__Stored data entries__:
--
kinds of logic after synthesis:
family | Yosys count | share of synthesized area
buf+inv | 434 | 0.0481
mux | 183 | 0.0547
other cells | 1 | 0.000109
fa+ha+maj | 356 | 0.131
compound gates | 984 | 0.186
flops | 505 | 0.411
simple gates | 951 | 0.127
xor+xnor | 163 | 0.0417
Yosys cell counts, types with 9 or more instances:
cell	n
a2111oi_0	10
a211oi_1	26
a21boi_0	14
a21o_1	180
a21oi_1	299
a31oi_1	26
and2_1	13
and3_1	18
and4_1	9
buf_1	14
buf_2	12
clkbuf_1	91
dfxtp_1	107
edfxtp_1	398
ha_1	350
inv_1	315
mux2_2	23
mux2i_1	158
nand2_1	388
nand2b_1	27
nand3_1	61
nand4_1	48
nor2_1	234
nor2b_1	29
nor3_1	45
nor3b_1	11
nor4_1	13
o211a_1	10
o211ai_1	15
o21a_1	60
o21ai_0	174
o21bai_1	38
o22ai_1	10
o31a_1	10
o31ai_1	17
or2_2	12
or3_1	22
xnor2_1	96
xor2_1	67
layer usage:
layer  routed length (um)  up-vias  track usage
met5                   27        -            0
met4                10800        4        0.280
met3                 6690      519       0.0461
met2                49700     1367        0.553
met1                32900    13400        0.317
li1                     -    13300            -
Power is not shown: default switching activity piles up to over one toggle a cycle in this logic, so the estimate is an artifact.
**config.mk**
```make
export PLATFORM = sky130hd
export DESIGN_NAME = bb3_queue_flat
export DESIGN_NICKNAME = d
export VERILOG_FILES = /design/src/rtl/bb3_pkg.sv /design/src/rtl/bb3_if.sv /design/src/rtl/bb3_queue.sv /design/src/flat_wrapper.sv
export SDC_FILE = /design/constraint.sdc
export NUM_CORES = 1
export LEC_CHECK = 0
export ABC_AREA = 1
export ABC_CLOCK_PERIOD_IN_PS = 4000
export BUFFER_PORTS_ARGS = -buffer_cell sky130_fd_sc_hd__buf_2
export CAP_MARGIN = 30
export CORE_UTILIZATION = 45
export CTS_BUF_LIST = sky130_fd_sc_hd__clkbuf_2
export DETAILED_ROUTE_END_ITERATION = 7
export GPL_ROUTABILITY_DRIVEN = 0
export GPL_TIMING_DRIVEN = 0
export PLACE_DENSITY = 0.76
export RECOVER_POWER = 100
export SYNTH_ARGS = -nofsm -noshare
export SYNTH_HDL_FRONTEND = slang
export SYNTH_SLANG_ARGS = --single-unit
```
**constraint.sdc**
```tcl
create_clock -name clk -period 4 [get_ports clk]
set_input_delay 0.8 -clock clk [delete_from_list [all_inputs] [get_ports clk]]
set_output_delay 0.8 -clock clk [all_outputs]
set_load 0.01 [all_outputs]
```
--
__Task statement__:
Could you reproduce every record exactly as written?

__The completed task__:
kinds of logic after synthesis:
family | Yosys count | share of synthesized area
buf+inv | 434 | 0.0481
mux | 183 | 0.0547
other cells | 1 | 0.000109
fa+ha+maj | 356 | 0.131
compound gates | 984 | 0.186
flops | 505 | 0.411
simple gates | 951 | 0.127
xor+xnor | 163 | 0.0417
Yosys cell counts, types with 9 or more instances:
cell	n
a2111oi_0	10
a211oi_1	26
a21boi_0	14
a21o_1	180
a21oi_1	299
a31oi_1	26
and2_1	13
and3_1	18
and4_1	9
buf_1	14
buf_2	12
clkbuf_1	91
dfxtp_1	107
edfxtp_1	398
ha_1	350
inv_1	315
mux2_2	23
mux2i_1	158
nand2_1	388
nand2b_1	27
nand3_1	61
nand4_1	48
nor2_1	234
nor2b_1	29
nor3_1	45
nor3b_1	11
nor4_1	13
o211a_1	10
o211ai_1	15
o21a_1	60
o21ai_0	174
o21bai_1	38
o22ai_1	10
o31a_1	10
o31ai_1	17
or2_2	12
or3_1	22
xnor2_1	96
xor2_1	67
layer usage:
layer  routed length (um)  up-vias  track usage
met5                   27        -            0
met4                10800        4        0.280
met3                 6690      519       0.0461
met2                49700     1367        0.553
met1                32900    13400        0.317
li1                     -    13300            -
Power is not shown: default switching activity piles up to over one toggle a cycle in this logic, so the estimate is an artifact.
**config.mk**
```make
export PLATFORM = sky130hd
export DESIGN_NAME = bb3_queue_flat
export DESIGN_NICKNAME = d
export VERILOG_FILES = /design/src/rtl/bb3_pkg.sv /design/src/rtl/bb3_if.sv /design/src/rtl/bb3_queue.sv /design/src/flat_wrapper.sv
export SDC_FILE = /design/constraint.sdc
export NUM_CORES = 1
export LEC_CHECK = 0
export ABC_AREA = 1
export ABC_CLOCK_PERIOD_IN_PS = 4000
export BUFFER_PORTS_ARGS = -buffer_cell sky130_fd_sc_hd__buf_2
export CAP_MARGIN = 30
export CORE_UTILIZATION = 45
export CTS_BUF_LIST = sky130_fd_sc_hd__clkbuf_2
export DETAILED_ROUTE_END_ITERATION = 7
export GPL_ROUTABILITY_DRIVEN = 0
export GPL_TIMING_DRIVEN = 0
export PLACE_DENSITY = 0.76
export RECOVER_POWER = 100
export SYNTH_ARGS = -nofsm -noshare
export SYNTH_HDL_FRONTEND = slang
export SYNTH_SLANG_ARGS = --single-unit
```
**constraint.sdc**
```tcl
create_clock -name clk -period 4 [get_ports clk]
set_input_delay 0.8 -clock clk [delete_from_list [all_inputs] [get_ports clk]]
set_output_delay 0.8 -clock clk [all_outputs]
set_load 0.01 [all_outputs]
```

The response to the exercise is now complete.